In the early 1800s, Texas was a Mexican territory, but many Americans had moved into it and they grew tired of the oppressive Mexican rule, eventually fomenting rebellion.

The Battle of San Jacinto occurred six weeks after the battle of the Alamo, in which Mexican forces led by Gen. Antonio Lopez de Santa Anna besieged the fortress and eventually killed all 350 secessionists inside, including Davy Crockett and James Bowie. Santa Anna then went after Houston's troops with an overwhelming force, but, confident in his chances, he made the fatal mistake of splitting his troops.

The force led by Almonte that encountered Houston was only 1,100 to 1,200 men strong, about the same size as Houston's group. But the Texans had been enraged by the slaughter at the Alamo. Houston, moreover, was able to take advantage of deep swales in the landscape to march his soldiers close to Almonte's force and, in effect, ambush them.
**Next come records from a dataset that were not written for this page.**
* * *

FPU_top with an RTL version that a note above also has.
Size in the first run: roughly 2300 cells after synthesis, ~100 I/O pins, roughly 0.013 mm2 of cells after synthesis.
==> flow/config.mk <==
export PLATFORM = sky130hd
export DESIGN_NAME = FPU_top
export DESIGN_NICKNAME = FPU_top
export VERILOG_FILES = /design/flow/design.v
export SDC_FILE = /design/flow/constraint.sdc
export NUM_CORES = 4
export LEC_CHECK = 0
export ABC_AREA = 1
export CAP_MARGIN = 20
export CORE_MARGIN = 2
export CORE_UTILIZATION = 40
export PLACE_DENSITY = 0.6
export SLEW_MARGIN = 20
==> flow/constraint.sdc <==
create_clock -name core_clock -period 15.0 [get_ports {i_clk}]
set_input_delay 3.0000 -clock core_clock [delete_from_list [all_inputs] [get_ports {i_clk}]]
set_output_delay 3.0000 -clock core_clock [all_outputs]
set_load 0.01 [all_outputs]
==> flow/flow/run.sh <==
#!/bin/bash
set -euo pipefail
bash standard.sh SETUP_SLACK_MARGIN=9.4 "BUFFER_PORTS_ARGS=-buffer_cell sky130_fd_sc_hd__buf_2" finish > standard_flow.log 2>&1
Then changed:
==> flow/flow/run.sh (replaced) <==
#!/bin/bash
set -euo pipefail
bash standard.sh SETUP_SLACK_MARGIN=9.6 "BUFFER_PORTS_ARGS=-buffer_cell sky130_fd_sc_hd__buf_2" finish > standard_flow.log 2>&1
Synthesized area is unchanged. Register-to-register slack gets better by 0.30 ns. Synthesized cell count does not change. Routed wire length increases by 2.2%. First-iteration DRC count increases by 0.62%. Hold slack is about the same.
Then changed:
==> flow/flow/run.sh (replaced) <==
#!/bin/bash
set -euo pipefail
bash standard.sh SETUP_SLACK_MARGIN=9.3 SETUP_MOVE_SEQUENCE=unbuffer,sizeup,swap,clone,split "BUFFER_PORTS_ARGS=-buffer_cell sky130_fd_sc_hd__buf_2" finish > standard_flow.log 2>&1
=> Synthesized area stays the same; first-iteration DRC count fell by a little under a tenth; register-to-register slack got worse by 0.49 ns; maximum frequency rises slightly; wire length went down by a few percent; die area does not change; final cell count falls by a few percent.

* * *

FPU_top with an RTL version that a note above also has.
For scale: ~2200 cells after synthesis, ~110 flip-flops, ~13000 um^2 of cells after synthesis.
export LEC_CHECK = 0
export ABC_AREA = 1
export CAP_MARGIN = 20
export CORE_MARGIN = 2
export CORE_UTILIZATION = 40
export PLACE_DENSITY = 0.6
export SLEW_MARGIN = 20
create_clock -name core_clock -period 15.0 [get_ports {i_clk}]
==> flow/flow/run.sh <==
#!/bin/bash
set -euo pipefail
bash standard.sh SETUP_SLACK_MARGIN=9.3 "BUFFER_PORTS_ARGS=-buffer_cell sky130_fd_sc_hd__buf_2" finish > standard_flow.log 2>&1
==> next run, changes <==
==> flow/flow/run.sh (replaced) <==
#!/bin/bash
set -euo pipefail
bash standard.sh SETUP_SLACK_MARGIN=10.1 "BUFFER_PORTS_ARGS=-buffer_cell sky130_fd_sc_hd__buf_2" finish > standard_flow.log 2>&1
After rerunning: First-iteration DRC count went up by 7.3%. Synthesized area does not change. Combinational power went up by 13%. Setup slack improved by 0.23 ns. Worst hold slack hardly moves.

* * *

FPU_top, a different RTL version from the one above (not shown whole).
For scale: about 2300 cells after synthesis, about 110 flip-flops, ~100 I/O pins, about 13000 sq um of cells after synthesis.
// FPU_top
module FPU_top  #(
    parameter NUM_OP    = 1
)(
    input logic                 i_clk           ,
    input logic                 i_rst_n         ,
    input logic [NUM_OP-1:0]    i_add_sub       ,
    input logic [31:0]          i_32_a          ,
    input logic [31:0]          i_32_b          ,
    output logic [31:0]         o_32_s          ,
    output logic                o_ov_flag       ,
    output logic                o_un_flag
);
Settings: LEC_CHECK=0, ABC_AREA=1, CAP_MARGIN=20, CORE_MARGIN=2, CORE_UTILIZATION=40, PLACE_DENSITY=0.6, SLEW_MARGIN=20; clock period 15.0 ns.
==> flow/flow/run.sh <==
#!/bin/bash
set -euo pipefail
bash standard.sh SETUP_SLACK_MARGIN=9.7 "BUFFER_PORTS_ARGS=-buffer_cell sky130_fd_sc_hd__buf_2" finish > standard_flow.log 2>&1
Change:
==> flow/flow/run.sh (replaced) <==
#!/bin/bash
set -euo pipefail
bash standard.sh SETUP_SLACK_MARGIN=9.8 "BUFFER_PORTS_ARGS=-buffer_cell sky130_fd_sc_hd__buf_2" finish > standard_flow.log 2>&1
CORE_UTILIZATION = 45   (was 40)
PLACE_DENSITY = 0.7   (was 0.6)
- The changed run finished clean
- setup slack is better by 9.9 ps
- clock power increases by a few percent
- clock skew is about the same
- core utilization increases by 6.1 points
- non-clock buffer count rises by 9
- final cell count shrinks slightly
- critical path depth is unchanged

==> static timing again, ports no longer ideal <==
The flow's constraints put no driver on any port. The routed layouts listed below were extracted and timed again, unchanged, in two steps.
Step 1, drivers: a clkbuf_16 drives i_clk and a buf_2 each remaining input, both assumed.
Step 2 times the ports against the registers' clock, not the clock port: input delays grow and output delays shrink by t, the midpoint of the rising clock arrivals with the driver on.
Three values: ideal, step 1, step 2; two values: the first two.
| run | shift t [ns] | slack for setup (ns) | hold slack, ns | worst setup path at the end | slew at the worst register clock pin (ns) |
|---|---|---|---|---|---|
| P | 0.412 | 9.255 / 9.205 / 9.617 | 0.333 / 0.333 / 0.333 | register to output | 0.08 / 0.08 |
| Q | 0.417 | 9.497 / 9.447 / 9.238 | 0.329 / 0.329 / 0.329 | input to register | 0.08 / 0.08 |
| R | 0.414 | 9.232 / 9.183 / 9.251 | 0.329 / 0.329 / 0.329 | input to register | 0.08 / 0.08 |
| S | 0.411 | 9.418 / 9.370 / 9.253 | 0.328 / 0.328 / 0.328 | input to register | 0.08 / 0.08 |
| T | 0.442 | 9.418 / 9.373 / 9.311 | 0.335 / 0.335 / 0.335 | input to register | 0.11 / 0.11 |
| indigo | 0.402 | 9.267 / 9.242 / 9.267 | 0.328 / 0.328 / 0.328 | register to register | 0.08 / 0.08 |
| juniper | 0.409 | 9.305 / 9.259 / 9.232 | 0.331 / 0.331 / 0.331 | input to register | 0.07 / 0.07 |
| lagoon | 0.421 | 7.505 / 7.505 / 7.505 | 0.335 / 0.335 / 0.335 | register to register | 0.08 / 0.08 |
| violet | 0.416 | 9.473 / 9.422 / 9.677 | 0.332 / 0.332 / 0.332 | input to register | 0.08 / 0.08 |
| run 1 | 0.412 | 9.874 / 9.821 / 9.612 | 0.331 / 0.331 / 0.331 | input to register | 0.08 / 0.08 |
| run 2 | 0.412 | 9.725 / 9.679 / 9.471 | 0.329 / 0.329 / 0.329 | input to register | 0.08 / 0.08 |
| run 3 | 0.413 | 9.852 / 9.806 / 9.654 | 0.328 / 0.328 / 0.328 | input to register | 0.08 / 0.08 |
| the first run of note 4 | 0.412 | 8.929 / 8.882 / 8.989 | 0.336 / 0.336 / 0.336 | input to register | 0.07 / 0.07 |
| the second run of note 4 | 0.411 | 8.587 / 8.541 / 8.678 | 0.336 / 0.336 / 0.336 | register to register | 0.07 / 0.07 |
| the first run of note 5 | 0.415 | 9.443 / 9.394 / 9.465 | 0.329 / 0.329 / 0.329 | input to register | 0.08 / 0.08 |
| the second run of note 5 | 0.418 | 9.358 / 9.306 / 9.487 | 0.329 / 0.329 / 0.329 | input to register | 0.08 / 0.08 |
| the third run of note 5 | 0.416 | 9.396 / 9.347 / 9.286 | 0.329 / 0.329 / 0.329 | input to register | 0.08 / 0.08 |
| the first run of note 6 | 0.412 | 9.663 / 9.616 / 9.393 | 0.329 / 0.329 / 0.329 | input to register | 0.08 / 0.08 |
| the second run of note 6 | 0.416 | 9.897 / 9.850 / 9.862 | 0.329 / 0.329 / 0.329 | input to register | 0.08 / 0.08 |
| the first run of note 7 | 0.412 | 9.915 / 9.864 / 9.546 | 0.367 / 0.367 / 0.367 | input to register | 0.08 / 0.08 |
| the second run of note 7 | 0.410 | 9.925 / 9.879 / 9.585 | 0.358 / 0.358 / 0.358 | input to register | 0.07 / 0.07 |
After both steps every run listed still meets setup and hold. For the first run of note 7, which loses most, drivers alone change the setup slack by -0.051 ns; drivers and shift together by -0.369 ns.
In a battle that lasted only 18 minutes, Houston's forces routed the Mexicans, who threw down their guns and ran. Almonte was able to slow them down in another gully and organize them into a cohesive mass that surrendered without further casualties. "It probably saved their lives," Moore said, because the enraged Texans would probably have slaughtered the Mexicans if they had been running away individually.

Santa Anna was later captured nearby and was persuaded to order all his troops out of Texas.

Most of the locations of the battle are well known, but not the site of the surrender, which had been mismarked by veterans of the battle in 1890.

Some historians suspected that the actual location was in the middle of a 50-acre triangular plot of land on the grounds of a natural gas plant owned by NRG Energy Inc.